1. Why is there a red-black tree?

2. What is a "balanced binary search tree"?

3. Definition of red-black tree

4. Why is it said that the red-black tree is "approximately balanced"?

5. Why does the red-black tree have good overall performance?

Sixth, realize the red-black tree

1. Balance adjustment of insertion operation

2. Balance adjustment of delete operation 

1. Preliminary adjustments for deleting nodes

2. Make secondary adjustments to focus nodes

3. Summary 

6. Application scenarios of red-black tree

The scene where the red-black tree has landed

 

1. Why is there a red-black tree?

Binary search tree is the most commonly used binary tree. It supports fast insertion, deletion, and search operations. The time complexity of each operation is proportional to the height of the tree.
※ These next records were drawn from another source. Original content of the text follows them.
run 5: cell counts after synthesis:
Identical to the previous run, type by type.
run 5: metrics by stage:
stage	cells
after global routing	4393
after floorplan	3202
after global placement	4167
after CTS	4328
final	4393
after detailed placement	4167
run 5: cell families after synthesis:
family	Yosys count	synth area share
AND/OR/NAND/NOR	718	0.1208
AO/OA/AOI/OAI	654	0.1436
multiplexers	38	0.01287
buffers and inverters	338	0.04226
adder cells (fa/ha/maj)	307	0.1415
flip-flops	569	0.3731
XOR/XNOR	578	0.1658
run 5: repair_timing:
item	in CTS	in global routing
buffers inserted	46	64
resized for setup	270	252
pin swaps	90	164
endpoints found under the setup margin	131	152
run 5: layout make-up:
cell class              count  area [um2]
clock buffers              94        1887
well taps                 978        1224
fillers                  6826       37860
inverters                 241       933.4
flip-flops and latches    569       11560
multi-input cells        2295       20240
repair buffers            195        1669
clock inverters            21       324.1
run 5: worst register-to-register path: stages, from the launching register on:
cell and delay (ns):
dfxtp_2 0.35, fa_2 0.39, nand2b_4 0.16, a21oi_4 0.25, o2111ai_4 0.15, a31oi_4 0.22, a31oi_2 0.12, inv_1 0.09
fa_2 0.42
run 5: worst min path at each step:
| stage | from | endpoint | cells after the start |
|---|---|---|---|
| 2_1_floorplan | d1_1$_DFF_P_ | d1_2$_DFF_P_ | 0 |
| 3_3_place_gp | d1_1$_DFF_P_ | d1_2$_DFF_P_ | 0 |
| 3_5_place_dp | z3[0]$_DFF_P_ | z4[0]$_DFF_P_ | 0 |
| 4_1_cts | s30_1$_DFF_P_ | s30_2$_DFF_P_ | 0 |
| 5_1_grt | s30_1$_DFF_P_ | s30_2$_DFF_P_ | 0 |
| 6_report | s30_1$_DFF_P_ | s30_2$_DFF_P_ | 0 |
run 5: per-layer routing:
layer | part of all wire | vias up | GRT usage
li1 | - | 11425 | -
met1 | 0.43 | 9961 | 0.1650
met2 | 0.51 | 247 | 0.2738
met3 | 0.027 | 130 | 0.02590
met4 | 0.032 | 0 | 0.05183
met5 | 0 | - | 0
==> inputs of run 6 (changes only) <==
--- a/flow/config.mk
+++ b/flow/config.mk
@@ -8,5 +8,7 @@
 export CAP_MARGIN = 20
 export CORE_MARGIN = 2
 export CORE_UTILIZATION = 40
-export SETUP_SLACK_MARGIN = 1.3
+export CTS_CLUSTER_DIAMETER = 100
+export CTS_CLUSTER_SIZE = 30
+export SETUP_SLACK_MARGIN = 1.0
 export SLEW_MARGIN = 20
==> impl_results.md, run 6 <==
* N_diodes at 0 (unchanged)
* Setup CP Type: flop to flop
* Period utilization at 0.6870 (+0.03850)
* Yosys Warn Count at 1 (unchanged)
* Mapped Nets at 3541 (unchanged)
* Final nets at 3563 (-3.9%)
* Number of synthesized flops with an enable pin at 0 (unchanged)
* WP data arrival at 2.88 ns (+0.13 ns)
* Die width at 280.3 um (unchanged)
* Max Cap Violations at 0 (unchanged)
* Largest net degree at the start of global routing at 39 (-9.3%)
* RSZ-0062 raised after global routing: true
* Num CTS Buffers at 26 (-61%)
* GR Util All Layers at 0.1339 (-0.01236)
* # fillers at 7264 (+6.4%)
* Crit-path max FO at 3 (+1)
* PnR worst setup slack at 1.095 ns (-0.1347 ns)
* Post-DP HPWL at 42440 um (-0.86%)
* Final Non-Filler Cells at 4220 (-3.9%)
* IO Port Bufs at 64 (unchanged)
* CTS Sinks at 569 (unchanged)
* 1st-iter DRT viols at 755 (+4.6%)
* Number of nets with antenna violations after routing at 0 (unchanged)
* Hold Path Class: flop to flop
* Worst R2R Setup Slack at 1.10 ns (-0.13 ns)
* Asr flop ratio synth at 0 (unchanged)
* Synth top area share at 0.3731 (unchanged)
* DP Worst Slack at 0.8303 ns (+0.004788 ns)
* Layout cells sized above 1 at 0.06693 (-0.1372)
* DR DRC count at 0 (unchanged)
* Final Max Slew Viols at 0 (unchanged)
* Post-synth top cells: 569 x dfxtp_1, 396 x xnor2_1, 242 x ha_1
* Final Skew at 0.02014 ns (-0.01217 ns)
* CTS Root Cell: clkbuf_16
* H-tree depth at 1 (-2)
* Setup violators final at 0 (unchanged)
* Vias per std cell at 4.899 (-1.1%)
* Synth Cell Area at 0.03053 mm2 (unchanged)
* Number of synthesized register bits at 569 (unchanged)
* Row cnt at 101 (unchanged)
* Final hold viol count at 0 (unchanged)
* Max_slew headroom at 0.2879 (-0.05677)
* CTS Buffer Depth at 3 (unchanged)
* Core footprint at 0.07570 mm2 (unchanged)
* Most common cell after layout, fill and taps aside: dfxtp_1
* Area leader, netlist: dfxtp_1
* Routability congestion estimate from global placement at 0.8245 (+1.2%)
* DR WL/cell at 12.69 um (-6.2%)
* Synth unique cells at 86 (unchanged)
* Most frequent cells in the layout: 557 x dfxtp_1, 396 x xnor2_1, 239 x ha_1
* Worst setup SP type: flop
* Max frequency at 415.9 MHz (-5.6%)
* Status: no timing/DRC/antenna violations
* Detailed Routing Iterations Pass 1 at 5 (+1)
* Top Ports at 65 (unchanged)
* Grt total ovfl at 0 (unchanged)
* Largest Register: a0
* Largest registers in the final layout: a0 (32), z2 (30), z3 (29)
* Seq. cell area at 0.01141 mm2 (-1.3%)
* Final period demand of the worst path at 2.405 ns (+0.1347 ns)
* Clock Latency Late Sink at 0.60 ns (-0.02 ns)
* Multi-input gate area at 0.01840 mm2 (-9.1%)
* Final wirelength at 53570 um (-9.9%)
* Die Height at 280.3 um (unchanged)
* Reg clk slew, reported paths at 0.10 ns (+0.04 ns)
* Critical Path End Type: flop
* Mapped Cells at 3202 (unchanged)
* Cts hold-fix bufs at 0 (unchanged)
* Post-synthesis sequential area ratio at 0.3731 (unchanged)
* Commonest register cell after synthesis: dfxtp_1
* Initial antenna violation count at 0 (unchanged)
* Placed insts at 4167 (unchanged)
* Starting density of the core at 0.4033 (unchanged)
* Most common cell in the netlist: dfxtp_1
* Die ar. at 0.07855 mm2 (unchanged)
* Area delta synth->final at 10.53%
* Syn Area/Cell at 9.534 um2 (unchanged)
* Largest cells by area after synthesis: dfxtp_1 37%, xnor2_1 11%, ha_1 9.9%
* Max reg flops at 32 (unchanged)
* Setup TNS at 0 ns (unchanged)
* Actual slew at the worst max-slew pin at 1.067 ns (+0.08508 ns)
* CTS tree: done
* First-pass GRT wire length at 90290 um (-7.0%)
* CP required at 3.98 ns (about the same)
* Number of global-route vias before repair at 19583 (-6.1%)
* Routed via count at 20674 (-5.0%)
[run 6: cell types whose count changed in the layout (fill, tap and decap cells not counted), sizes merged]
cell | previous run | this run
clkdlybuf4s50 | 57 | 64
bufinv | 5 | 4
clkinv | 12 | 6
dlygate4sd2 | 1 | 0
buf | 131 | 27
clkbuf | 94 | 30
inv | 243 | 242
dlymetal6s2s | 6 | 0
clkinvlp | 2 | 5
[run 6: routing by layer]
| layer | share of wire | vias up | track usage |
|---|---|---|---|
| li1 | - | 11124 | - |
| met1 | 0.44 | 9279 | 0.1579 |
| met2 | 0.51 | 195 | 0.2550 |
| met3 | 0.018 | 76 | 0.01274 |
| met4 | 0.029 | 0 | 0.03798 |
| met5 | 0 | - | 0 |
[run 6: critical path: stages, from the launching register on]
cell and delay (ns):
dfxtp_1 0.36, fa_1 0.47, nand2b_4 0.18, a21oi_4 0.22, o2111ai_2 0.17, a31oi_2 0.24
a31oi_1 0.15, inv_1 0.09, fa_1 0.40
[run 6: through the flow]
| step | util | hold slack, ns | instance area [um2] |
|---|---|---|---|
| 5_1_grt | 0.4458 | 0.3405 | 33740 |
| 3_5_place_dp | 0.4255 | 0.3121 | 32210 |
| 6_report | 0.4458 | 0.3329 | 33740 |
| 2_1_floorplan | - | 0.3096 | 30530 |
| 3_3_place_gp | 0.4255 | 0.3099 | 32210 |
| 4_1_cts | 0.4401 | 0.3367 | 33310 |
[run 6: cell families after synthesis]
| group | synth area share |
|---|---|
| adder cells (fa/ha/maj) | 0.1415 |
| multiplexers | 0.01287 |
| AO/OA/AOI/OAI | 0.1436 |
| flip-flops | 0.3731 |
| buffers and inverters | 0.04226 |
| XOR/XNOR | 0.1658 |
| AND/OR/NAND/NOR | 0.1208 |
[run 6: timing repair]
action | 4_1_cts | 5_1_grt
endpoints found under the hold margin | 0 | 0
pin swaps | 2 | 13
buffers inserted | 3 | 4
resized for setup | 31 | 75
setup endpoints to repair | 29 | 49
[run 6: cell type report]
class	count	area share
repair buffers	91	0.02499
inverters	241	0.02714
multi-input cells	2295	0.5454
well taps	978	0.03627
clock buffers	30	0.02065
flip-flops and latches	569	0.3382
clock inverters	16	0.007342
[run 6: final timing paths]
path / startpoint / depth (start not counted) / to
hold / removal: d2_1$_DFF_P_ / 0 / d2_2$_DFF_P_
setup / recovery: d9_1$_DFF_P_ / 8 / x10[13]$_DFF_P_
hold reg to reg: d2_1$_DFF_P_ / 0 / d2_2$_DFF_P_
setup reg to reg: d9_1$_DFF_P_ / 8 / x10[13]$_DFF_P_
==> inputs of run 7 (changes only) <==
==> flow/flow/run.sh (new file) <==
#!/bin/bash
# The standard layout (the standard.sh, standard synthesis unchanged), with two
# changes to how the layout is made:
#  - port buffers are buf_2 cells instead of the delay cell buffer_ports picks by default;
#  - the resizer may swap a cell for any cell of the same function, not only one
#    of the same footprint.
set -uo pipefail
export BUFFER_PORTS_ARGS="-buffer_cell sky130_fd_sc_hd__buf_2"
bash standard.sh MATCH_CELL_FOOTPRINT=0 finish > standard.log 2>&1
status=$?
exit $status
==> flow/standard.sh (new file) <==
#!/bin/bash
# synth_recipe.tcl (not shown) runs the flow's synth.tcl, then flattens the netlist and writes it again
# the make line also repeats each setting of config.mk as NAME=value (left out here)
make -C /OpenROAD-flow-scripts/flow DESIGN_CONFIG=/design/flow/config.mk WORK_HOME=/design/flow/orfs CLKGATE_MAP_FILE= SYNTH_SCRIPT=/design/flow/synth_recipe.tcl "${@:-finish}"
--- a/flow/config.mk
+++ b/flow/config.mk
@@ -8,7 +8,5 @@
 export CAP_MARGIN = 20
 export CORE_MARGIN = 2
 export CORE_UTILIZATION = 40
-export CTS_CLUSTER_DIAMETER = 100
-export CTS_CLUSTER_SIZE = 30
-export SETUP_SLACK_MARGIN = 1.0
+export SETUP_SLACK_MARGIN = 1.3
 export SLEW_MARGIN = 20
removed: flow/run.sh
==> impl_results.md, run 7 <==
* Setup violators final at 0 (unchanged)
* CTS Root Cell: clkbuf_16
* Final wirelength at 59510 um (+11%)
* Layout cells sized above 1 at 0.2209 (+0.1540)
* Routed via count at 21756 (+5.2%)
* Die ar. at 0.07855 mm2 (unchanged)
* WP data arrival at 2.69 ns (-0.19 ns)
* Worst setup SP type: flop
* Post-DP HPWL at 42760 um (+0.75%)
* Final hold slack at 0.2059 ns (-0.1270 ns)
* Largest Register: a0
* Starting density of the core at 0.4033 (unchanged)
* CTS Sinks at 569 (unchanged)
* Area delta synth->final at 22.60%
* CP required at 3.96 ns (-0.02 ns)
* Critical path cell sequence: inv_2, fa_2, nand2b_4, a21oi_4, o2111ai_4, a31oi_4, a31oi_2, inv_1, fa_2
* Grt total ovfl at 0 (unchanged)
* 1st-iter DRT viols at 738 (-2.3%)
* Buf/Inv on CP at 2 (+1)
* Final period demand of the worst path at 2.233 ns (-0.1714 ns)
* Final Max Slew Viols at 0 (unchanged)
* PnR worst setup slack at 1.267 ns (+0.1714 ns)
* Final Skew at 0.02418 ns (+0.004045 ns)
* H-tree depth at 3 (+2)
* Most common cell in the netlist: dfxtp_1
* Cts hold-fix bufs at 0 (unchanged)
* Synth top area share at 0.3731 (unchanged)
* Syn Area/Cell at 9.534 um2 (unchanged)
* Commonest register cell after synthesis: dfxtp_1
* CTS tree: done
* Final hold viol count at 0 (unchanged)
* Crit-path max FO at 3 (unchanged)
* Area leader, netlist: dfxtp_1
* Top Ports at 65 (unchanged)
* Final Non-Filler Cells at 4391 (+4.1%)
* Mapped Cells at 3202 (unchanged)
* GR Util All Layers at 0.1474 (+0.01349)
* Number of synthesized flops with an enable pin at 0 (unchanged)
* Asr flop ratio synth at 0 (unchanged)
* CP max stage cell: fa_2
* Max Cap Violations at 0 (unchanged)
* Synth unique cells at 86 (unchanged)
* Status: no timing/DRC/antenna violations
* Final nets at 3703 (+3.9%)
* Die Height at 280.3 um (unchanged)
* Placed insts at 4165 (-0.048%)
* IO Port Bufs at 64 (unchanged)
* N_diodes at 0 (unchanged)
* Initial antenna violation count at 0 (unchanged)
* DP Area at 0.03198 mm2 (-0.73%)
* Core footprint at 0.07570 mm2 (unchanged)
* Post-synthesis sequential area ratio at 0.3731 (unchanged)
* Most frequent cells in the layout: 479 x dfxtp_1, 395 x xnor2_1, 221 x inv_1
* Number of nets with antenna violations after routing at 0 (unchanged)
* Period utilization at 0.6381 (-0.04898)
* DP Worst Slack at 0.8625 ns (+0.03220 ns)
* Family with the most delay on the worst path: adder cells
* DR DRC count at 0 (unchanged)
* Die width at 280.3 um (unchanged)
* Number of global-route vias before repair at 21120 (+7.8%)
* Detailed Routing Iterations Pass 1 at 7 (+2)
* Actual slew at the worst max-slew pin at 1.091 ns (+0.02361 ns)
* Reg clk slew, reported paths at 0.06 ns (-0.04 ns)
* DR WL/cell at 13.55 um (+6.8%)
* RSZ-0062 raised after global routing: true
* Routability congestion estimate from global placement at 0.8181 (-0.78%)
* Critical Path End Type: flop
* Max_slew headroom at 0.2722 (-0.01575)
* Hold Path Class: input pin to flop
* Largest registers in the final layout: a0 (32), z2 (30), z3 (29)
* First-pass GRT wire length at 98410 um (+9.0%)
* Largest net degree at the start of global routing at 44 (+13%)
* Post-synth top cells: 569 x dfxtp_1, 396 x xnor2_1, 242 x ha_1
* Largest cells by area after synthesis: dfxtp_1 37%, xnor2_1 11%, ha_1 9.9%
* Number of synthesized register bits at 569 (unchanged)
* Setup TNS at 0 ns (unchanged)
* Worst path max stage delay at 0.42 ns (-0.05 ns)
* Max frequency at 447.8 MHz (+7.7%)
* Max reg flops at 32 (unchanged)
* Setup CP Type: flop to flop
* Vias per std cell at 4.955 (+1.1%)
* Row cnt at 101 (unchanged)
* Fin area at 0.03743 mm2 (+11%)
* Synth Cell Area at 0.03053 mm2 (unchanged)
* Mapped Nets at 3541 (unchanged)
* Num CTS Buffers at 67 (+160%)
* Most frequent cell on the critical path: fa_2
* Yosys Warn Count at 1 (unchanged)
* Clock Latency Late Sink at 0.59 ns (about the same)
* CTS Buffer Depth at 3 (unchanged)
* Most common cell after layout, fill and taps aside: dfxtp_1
Background: an optimization exercise with open tools, aiming at small area, a short achievable clock period and few clock cycles. Do not read the settings as production practice.
Only simulation tests tie the RTL to the original design; equivalence was not proved.
Power figures rest on the tool's default switching activity, not on a simulated workload.

## multi_cpu_core
module multi_cpu_core(
	clk,         
	rst,         
	mem_addr,    
	mem_we,      
	mem_wdata,   
	mem_rdata,   
	dbg_addr,    
	dbg_data     
);
Settings: LEC_CHECK=0, CAP_MARGIN=20, CORE_MARGIN=2, CORE_UTILIZATION=62, CTS_CLUSTER_DIAMETER=90, CTS_CLUSTER_SIZE=24, PLACE_DENSITY=0.72, SETUP_SLACK_MARGIN=3.0, SLEW_MARGIN=20, SYNTH_HIERARCHICAL=1, TNS_END_PERCENT=10; clock period 8.0 ns.
standard.sh (not shown) runs the stock make flow with config.mk's settings and CLKGATE_MAP_FILE= SYNTH_SCRIPT=/design/flow/synth_recipe.tcl, a recipe that flattens the netlist after the stock synthesis.
==> flow/flow/run.sh <==
#!/bin/bash
# The standard layout (standard.sh: ORFS synthesis through finish), with
# one change: the buffers buffer_ports puts on every input and output port
# are sky130_fd_sc_hd__buf_1 cells instead of the default pick (a clkdlybuf4s
# delay cell, which repair cannot resize into a fast buffer).
# All tool output goes to standard.log here; ORFS keeps its per-step logs
# under orfs/logs/.
set -euo pipefail
export BUFFER_PORTS_ARGS="-buffer_cell sky130_fd_sc_hd__buf_1"
bash standard.sh > standard.log 2>&1
Testbench counts at the start, summed over its fixed seeds: cycles 36,474.
From an optimization exercise on the open Yosys and OpenROAD flow, aimed at small area, a short achievable clock period and few clock cycles per item; shortcuts taken in it are not production practice.
RTL that was checked went through simulation tests only; none was proved equivalent to the original.
Function not checked in run 2: the RTL went through the layout flow alone.
The clock port is modelled as an ideal driver; clocking choices that lean on that would not hold on a real chip.
No activity file was given, so power comes from the tool's default toggle rates.

==> flow/design.v (outline; a module is shown in full before it is edited, if it fits) <==
// module cnm_top: 1215 lines
// module cnm_fa: 4 lines
// module cnm_ha: 4 lines
// module cnm_hn: 4 lines
// module cnm_ao: 3 lines
// module cnm_an: 3 lines
// module cnm_x2: 3 lines
// module cnm_xn: 3 lines
// module cnm_or: 3 lines
module cnm_top (
    input  logic               clk,
    input  logic               rst,
    input  logic               in_valid,
    input  logic signed [7:0]  rea,
    input  logic signed [7:0]  ima,
    input  logic signed [7:0]  req,
    input  logic signed [7:0]  imq,
    output logic               out_valid,
    output logic signed [15:0] rep,
    output logic signed [15:0] imp
);
  // ...
==> flow/flow/run.sh <==
#!/bin/bash
# Own layout flow: the standard flow (standard synthesis, same steps and
# settings) with these changes:
#  - after the floorplan step and again after clock tree synthesis, logic cells that synthesis mapped at a
#    larger drive strength are set back to drive strength 1 (downsize.tcl);
#    the standard repair steps that follow upsize where timing needs it;
#  - the port buffers are the small sky130 buf_1 cell instead of the delay
#    cell buffer_ports picks by default (every input and output port still
#    gets its own buffer; repair may resize them);
#  - clock tree synthesis adds no dummy loads.
set -euo pipefail
export BUFFER_PORTS_ARGS="-buffer_cell sky130_fd_sc_hd__buf_1"
export CTS_ARGS="-sink_clustering_enable -repair_clock_nets -dont_use_dummy_load -buf_list {sky130_fd_sc_hd__clkbuf_4 sky130_fd_sc_hd__clkbuf_8}"
bash standard.sh floorplan > flow_make_floorplan.log 2>&1
R=orfs/results/$FLOW_PLATFORM/cnm_top/base
export RESULTS=$R LIB=$FLOW_HOME/platforms/$FLOW_PLATFORM/lib/sky130_fd_sc_hd__tt_025C_1v80.lib
DB=2_floorplan.odb openroad -no_init -exit flow/downsize.tcl > downsize_floorplan.log 2>&1
touch $R/2_floorplan.odb
bash standard.sh cts > flow_make_cts.log 2>&1
DB=4_cts.odb openroad -no_init -exit flow/downsize.tcl > downsize_cts.log 2>&1
touch $R/4_cts.odb
bash standard.sh > flow_make.log 2>&1
==> flow/flow/downsize.tcl <==
# Set every combinational cell of the synthesized, floorplanned design to its
# drive-strength-1 variant (same function and footprint family). The flow's
# later repair steps upsize again where timing needs it. Registers, clock and
# tap cells are left alone.
set results $::env(RESULTS)
read_liberty $::env(LIB)
set db $::env(DB)
read_db $results/$db
set n 0
foreach inst [get_cells *] {
  set ref [get_property $inst ref_name]
  if {![regexp {^(sky130_fd_sc_hd__([a-z0-9]+))_([0-9]+)$} $ref -> base fn drive]} continue
  if {$drive <= 1} continue
  if {[regexp {^(df|ed|sd|dl|clk|tap|fill|decap|conb|probe|lpflow|buf|inv|bufinv|dly)} $fn]} continue
  set lc [get_lib_cells -quiet ${base}_1]
  if {$lc eq ""} continue
  replace_cell $inst $lc
  incr n
}
puts "downsized $n cells"
write_db $results/$db
==> flow/standard.sh <==
#!/bin/bash
# synth_recipe.tcl (not shown) runs the flow's synth.tcl, then flattens the netlist and writes it again
# the make line also repeats each setting of config.mk as NAME=value (left out here)
make -C /OpenROAD-flow-scripts/flow DESIGN_CONFIG=/design/flow/config.mk WORK_HOME=/design/flow/orfs CLKGATE_MAP_FILE= SYNTH_SCRIPT=/design/flow/synth_recipe.tcl "${@:-finish}"
==> flow/config.mk <==
export PLATFORM = sky130hd
export DESIGN_NAME = cnm_top
export DESIGN_NICKNAME = cnm_top
export VERILOG_FILES = /design/flow/design.v
export SDC_FILE = /design/flow/constraint.sdc
export NUM_CORES = 4
export LEC_CHECK = 0
export CAP_MARGIN = 20
export CORE_MARGIN = 2
export CORE_UTILIZATION = 40
export CTS_BUF_LIST = sky130_fd_sc_hd__clkbuf_4 sky130_fd_sc_hd__clkbuf_8
export SETUP_SLACK_MARGIN = 4.5
export SLEW_MARGIN = 20
export SYNTH_HIERARCHICAL = 1
==> flow/constraint.sdc <==
create_clock -name core_clock -period 7.0 [get_ports {clk}]
set_input_delay 1.4000 -clock core_clock [delete_from_list [all_inputs] [get_ports {clk}]]
set_output_delay 1.4000 -clock core_clock [all_outputs]
set_load 0.01 [all_outputs]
Ideally, the time complexity is O(logn).

However, why do we need to introduce a red-black tree when we already have a binary search tree with good performance?

That is because, in the process of frequent dynamic update of the binary search tree, the height of the tree may be much larger than log2n, which leads to a decrease in the efficiency of each operation. In extreme cases, the binary tree will degenerate into a linked list, and the time complexity will degenerate to O(n).

Moreover, we hope that the structure of the tree is associative, that is, between adjacent versions, such as the first insertion, and the second insertion, the structure of the tree cannot change too much, and it should be possible to pass O(1) times. Can vary finish. For an AVL tree, insertion satisfies this condition, but deletion does not.

To solve these two problems, we need to design a balanced binary search tree, which is the red-black tree we will talk about today.

2. What is a "balanced binary search tree"?

The strict definition of a balanced binary tree is this: the height difference between the left and right subtrees of any node in the binary tree cannot be greater than 1. From this definition, the complete binary tree and full binary tree we talked about in the previous section are actually balanced binary trees, but incomplete binary trees may also be balanced binary trees.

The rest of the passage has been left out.